** RECORDS SHOWN follows **

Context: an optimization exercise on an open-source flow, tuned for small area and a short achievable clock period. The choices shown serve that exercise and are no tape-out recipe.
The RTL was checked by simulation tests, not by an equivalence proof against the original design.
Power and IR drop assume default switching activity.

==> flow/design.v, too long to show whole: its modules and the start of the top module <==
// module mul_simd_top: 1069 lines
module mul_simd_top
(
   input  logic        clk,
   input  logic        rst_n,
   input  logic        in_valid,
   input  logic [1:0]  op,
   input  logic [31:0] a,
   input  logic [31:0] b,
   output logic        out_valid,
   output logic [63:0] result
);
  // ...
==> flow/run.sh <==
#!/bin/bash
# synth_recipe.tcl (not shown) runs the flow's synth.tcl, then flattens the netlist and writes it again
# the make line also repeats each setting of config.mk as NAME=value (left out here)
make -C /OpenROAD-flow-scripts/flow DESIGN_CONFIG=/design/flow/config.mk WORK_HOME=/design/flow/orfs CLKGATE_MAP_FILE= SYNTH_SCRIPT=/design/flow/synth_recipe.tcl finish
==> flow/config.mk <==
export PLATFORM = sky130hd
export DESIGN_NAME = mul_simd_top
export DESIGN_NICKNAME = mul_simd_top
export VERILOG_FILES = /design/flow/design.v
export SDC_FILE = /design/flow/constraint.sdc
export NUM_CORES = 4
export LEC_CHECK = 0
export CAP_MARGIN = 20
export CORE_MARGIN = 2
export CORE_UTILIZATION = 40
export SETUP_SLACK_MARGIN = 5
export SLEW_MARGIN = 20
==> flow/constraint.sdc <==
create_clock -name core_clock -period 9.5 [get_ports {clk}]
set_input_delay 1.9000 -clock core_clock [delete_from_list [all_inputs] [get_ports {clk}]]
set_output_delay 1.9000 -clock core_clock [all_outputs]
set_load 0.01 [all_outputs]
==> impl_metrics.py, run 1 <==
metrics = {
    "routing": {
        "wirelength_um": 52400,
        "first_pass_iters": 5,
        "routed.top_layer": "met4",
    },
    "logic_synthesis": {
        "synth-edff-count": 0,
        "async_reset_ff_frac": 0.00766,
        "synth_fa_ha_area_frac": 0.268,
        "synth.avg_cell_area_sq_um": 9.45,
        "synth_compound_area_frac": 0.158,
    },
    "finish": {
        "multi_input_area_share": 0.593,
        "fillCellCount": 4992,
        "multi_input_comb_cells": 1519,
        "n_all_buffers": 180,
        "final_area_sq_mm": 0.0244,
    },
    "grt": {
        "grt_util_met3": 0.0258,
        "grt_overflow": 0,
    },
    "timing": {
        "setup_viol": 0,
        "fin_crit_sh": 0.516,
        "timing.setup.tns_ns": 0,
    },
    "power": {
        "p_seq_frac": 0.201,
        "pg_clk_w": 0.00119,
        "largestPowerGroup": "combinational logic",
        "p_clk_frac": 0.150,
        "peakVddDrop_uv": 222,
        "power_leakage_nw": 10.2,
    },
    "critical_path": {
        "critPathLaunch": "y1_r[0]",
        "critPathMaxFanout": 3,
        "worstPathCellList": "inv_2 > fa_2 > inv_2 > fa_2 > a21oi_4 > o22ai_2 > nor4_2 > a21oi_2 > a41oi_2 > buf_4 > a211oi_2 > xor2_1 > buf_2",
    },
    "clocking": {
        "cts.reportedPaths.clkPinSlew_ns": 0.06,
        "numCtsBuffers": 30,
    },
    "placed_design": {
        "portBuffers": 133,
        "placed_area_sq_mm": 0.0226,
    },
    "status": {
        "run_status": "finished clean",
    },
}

** End of RECORDS SHOWN **
** RECORDS SHOWN follows **

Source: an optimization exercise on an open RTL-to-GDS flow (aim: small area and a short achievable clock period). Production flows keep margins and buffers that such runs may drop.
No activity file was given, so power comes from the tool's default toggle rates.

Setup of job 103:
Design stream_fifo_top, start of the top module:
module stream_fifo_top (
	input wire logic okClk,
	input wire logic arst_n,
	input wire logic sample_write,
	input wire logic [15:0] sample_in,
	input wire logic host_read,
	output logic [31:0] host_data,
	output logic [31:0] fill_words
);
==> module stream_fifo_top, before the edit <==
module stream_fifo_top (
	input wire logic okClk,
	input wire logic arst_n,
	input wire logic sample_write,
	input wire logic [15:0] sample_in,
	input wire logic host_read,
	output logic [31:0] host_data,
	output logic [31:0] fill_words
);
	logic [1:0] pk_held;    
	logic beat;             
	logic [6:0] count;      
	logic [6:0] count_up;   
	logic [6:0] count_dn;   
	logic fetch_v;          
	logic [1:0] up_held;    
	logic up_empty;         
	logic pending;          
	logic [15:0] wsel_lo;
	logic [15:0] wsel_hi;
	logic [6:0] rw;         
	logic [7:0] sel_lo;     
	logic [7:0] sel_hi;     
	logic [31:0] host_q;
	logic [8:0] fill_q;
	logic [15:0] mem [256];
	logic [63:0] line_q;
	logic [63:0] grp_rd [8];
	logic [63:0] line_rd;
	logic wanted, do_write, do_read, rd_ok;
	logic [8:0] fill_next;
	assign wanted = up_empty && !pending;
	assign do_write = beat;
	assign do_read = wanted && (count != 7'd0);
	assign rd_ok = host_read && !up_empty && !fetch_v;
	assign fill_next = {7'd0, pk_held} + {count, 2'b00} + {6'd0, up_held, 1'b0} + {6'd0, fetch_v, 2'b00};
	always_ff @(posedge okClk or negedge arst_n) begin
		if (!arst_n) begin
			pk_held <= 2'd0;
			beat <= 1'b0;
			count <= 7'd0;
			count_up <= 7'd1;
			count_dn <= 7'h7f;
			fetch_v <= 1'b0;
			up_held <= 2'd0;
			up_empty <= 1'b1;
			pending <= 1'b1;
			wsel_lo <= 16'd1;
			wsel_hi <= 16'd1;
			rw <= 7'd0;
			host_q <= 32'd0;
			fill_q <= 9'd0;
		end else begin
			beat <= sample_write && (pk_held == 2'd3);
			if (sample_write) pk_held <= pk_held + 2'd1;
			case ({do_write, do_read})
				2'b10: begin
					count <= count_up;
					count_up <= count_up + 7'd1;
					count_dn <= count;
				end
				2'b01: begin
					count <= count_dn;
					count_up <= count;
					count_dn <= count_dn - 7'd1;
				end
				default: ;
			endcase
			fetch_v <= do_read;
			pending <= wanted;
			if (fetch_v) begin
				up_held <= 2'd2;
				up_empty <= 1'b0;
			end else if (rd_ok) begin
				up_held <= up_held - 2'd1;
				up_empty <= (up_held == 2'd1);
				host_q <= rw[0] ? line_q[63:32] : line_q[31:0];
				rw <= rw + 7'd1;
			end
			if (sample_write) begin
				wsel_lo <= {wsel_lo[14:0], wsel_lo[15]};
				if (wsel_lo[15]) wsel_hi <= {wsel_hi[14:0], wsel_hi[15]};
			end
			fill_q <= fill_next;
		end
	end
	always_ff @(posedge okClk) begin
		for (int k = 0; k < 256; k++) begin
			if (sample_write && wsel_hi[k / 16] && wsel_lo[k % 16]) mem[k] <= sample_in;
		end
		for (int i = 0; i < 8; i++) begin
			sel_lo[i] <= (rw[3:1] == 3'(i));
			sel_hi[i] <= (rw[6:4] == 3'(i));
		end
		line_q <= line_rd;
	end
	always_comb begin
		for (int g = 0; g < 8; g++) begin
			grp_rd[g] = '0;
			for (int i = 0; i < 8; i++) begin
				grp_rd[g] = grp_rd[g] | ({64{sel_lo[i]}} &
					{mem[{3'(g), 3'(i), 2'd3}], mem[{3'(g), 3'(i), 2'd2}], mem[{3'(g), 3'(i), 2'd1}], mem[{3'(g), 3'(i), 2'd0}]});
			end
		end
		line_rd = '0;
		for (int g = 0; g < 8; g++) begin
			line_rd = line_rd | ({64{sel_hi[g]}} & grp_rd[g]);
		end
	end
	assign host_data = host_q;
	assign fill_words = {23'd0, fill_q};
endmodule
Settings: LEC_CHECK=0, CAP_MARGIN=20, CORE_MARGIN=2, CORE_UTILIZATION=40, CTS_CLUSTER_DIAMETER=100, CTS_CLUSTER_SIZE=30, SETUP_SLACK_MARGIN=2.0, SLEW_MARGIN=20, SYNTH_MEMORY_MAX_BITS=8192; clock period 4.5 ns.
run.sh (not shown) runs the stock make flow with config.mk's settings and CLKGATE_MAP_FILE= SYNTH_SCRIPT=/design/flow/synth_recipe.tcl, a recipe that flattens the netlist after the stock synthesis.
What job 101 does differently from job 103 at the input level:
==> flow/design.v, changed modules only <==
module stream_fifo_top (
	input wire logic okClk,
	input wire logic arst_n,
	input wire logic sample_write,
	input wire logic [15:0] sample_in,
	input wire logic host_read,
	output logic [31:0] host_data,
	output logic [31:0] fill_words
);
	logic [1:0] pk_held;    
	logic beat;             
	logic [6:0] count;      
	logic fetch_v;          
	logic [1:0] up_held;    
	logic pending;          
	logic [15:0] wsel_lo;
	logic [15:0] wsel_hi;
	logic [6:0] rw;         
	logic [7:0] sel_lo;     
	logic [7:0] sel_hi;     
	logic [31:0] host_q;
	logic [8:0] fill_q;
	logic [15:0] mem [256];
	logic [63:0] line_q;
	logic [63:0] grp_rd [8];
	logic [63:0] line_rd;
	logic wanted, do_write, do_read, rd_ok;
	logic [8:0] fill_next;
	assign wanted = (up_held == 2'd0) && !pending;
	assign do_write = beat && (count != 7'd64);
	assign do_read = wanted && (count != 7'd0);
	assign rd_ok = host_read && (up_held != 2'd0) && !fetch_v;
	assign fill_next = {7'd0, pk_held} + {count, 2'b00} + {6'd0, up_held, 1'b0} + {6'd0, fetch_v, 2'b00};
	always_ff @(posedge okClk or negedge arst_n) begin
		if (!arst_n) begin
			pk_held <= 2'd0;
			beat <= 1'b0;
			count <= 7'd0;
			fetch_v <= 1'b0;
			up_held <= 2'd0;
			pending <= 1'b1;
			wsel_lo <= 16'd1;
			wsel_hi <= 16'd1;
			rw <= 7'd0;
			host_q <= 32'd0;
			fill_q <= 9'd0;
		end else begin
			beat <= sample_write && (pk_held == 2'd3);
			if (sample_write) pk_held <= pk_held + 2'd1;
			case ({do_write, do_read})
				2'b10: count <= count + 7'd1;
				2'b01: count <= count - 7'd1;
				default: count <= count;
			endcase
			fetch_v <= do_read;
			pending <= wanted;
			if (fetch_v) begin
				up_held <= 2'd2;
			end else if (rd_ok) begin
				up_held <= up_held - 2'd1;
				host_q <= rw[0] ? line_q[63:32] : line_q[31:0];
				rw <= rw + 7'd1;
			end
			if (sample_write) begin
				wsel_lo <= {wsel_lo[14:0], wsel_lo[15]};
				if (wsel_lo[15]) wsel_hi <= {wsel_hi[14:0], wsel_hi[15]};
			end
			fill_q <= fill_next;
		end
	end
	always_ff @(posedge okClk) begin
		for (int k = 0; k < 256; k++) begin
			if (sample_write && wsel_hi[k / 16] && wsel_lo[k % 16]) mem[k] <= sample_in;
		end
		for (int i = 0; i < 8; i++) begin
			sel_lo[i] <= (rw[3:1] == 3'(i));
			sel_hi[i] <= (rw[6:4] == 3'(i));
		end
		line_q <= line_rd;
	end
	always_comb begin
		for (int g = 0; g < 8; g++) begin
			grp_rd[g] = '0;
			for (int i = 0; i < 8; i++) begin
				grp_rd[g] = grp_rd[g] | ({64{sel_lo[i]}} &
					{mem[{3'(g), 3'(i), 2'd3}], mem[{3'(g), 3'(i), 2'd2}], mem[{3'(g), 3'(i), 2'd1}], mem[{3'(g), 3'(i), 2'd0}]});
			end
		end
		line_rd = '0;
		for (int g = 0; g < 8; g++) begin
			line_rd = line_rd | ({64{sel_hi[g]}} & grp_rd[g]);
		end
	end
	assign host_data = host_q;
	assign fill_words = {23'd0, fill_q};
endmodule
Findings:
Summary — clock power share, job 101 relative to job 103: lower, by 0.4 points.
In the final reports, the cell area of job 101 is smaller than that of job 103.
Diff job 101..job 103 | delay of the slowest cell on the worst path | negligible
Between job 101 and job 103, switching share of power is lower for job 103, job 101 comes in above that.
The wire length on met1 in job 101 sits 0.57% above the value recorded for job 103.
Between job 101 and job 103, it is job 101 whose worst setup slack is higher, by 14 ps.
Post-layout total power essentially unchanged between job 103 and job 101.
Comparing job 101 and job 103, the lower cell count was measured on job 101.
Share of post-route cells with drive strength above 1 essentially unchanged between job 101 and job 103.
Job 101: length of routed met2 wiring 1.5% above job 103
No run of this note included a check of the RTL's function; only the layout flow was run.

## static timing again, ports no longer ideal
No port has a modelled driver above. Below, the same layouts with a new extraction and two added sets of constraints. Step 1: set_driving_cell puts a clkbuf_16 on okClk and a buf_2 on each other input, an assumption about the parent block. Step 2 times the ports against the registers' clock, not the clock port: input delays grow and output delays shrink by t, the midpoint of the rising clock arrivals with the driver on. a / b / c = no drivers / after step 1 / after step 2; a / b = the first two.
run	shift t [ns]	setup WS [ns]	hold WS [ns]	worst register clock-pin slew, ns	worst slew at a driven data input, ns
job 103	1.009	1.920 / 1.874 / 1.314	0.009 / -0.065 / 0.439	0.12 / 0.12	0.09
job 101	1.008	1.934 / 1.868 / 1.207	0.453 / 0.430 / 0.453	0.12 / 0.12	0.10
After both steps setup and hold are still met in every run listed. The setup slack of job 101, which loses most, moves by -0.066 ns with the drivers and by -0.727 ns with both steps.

** End of RECORDS SHOWN **
** RECORDS SHOWN follows **

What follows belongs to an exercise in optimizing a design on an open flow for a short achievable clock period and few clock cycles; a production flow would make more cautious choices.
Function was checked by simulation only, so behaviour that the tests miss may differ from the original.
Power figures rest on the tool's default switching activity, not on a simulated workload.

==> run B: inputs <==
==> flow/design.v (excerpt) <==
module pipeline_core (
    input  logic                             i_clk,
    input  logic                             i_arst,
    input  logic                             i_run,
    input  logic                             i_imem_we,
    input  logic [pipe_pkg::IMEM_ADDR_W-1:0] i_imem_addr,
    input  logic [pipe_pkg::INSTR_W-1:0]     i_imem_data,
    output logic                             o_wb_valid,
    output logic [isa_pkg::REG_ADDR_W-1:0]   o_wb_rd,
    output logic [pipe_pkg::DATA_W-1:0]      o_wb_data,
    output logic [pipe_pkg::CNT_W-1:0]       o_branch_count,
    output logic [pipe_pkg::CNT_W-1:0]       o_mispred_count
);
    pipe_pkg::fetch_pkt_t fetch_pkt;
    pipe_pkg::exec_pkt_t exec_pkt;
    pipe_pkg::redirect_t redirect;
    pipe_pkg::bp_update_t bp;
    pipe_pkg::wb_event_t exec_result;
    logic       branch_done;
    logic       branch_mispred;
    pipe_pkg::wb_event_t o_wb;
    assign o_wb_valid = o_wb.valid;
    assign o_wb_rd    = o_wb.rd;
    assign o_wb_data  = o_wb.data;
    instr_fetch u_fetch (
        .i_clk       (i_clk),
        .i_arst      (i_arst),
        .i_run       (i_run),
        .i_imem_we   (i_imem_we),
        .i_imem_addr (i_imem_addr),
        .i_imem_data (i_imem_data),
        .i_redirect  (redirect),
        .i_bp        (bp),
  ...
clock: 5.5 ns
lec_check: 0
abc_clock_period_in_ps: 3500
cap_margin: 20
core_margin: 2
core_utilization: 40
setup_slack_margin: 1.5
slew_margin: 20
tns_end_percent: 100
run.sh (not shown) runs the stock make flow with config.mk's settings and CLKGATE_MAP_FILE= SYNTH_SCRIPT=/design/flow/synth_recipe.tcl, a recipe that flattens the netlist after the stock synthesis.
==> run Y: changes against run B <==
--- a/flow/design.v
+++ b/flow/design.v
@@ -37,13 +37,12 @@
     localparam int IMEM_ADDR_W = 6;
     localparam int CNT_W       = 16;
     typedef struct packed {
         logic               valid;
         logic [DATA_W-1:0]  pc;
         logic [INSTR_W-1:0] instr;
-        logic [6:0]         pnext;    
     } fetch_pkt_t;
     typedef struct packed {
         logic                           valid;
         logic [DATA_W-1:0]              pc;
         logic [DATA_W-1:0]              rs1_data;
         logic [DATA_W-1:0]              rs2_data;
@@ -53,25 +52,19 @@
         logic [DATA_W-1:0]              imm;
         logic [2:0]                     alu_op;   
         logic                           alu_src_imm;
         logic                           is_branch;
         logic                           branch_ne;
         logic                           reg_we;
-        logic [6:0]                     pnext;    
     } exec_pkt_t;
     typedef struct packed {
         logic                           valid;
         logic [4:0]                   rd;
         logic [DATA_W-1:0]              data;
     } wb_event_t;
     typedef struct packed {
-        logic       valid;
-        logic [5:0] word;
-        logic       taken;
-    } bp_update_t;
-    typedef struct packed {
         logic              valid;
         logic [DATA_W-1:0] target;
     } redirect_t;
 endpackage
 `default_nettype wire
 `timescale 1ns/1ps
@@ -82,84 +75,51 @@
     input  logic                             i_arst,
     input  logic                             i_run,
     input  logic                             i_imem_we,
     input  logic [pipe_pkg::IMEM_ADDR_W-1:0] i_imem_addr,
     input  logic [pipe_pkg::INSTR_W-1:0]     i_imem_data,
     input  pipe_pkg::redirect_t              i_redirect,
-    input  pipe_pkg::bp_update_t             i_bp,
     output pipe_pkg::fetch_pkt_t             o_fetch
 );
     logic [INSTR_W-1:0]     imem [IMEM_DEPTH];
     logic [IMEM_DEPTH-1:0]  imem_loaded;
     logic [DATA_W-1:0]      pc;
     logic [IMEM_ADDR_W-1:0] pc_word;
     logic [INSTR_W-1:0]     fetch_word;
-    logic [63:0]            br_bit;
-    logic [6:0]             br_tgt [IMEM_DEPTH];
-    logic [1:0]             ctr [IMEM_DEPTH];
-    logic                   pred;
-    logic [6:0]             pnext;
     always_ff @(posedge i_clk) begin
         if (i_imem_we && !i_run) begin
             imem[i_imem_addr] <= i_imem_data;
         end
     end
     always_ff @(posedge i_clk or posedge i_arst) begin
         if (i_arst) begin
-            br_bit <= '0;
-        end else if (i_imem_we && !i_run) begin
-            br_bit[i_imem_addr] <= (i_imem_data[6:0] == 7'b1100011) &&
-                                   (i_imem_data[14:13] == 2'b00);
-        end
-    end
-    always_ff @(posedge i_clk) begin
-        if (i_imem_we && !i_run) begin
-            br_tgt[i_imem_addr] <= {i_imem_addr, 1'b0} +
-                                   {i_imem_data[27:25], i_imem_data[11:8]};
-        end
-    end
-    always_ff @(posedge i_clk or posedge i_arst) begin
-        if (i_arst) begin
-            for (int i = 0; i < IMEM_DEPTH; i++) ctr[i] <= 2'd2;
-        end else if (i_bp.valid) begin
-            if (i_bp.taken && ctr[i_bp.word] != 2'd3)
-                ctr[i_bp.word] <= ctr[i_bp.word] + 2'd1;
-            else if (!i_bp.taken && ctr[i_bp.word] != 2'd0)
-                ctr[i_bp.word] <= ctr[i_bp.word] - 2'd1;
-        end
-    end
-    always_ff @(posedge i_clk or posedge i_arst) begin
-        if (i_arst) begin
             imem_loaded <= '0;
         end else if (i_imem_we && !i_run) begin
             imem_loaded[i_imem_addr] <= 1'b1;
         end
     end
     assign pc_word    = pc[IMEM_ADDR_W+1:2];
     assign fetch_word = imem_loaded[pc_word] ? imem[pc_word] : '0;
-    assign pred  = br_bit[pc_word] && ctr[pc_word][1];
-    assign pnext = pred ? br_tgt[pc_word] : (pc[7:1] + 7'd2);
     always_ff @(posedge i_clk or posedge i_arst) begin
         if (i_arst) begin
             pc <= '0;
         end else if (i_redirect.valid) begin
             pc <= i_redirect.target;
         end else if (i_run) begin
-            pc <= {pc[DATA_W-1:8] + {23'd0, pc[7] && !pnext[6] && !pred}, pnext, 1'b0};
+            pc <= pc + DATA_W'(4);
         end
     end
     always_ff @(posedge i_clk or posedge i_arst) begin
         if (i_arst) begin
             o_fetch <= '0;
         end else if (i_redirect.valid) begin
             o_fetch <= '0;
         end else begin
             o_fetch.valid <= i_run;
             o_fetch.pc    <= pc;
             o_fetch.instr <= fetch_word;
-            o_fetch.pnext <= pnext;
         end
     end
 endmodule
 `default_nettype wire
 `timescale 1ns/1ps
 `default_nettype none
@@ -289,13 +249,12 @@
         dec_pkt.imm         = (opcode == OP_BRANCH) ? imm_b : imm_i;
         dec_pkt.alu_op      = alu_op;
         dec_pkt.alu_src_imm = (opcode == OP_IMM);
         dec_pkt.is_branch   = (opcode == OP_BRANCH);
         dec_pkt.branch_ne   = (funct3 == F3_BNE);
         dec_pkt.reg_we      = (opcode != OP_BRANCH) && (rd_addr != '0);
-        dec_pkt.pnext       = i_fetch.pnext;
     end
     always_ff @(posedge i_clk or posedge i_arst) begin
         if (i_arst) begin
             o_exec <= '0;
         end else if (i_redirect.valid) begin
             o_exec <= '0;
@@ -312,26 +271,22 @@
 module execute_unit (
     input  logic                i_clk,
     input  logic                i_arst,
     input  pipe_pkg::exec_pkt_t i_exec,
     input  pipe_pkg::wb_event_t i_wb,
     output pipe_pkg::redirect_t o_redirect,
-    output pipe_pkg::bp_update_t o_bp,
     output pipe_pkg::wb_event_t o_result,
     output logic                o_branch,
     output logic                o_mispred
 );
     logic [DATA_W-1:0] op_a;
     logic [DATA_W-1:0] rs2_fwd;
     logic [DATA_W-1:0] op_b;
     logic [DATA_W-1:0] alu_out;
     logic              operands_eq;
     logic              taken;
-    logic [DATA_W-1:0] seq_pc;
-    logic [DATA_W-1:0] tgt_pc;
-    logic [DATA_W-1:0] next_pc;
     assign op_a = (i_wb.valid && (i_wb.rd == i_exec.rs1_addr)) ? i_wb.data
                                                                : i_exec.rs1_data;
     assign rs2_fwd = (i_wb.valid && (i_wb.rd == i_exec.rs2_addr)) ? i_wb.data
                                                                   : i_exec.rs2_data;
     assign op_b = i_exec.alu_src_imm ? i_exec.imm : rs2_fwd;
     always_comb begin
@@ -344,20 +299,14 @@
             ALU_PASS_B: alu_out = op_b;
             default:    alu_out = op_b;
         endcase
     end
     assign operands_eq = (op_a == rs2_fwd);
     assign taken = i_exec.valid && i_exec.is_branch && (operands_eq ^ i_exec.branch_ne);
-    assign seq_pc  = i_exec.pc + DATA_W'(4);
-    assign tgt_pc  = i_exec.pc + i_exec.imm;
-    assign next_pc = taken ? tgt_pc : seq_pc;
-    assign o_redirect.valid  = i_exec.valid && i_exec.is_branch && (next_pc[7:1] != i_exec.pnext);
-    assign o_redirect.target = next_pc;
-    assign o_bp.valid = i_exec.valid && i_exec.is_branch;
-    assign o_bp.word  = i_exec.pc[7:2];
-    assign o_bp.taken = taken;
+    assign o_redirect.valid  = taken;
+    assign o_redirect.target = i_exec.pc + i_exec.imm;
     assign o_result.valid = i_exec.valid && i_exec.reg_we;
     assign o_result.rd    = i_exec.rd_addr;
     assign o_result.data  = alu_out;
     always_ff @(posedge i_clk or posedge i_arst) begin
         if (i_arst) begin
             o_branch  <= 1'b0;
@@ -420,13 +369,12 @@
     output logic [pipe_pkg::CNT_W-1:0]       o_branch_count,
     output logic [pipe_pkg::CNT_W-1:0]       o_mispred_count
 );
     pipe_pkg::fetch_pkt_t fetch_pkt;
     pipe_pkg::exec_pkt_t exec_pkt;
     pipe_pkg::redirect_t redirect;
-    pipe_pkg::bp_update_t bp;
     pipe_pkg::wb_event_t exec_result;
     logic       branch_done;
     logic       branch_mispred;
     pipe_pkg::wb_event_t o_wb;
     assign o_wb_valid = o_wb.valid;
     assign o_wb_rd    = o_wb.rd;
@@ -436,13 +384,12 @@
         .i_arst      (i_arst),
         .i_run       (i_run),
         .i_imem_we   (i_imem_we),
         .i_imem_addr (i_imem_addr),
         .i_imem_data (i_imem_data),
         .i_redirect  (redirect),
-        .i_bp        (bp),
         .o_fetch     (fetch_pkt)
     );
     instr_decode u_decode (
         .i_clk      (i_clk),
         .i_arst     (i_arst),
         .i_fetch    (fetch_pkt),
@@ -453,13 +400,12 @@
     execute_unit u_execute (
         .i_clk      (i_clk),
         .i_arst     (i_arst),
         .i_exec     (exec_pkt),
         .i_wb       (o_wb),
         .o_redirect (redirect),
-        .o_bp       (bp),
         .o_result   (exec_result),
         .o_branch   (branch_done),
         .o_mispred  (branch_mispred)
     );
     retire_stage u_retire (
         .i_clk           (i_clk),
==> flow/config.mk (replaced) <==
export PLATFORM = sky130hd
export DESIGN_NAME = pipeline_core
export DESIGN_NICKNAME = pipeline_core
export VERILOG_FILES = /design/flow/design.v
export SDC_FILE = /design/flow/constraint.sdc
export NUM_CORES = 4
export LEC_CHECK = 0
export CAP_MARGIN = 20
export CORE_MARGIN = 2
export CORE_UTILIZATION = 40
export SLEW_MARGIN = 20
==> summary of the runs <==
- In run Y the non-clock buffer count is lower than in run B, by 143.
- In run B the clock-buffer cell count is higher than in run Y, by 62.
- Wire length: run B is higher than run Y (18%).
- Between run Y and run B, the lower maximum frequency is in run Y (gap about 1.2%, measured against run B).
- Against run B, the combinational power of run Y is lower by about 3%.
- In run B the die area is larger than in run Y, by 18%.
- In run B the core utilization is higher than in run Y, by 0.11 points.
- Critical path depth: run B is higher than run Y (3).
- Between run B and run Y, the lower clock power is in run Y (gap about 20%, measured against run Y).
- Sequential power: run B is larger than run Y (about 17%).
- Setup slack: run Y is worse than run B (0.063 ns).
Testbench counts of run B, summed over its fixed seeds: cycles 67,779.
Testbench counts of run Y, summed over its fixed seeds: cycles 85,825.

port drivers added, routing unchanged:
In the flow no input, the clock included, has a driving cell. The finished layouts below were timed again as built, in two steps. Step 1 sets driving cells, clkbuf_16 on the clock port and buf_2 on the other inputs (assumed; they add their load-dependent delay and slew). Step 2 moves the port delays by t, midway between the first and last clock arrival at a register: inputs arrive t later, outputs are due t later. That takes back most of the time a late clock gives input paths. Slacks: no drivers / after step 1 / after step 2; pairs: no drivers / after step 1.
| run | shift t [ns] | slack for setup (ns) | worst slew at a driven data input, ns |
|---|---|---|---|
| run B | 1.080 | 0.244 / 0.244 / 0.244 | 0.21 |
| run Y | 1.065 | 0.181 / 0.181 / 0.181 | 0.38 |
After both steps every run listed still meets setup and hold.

** End of RECORDS SHOWN **

Count how many lines in the entries contain "routed", then state that number alone.

• [TASK SOLUTION]
2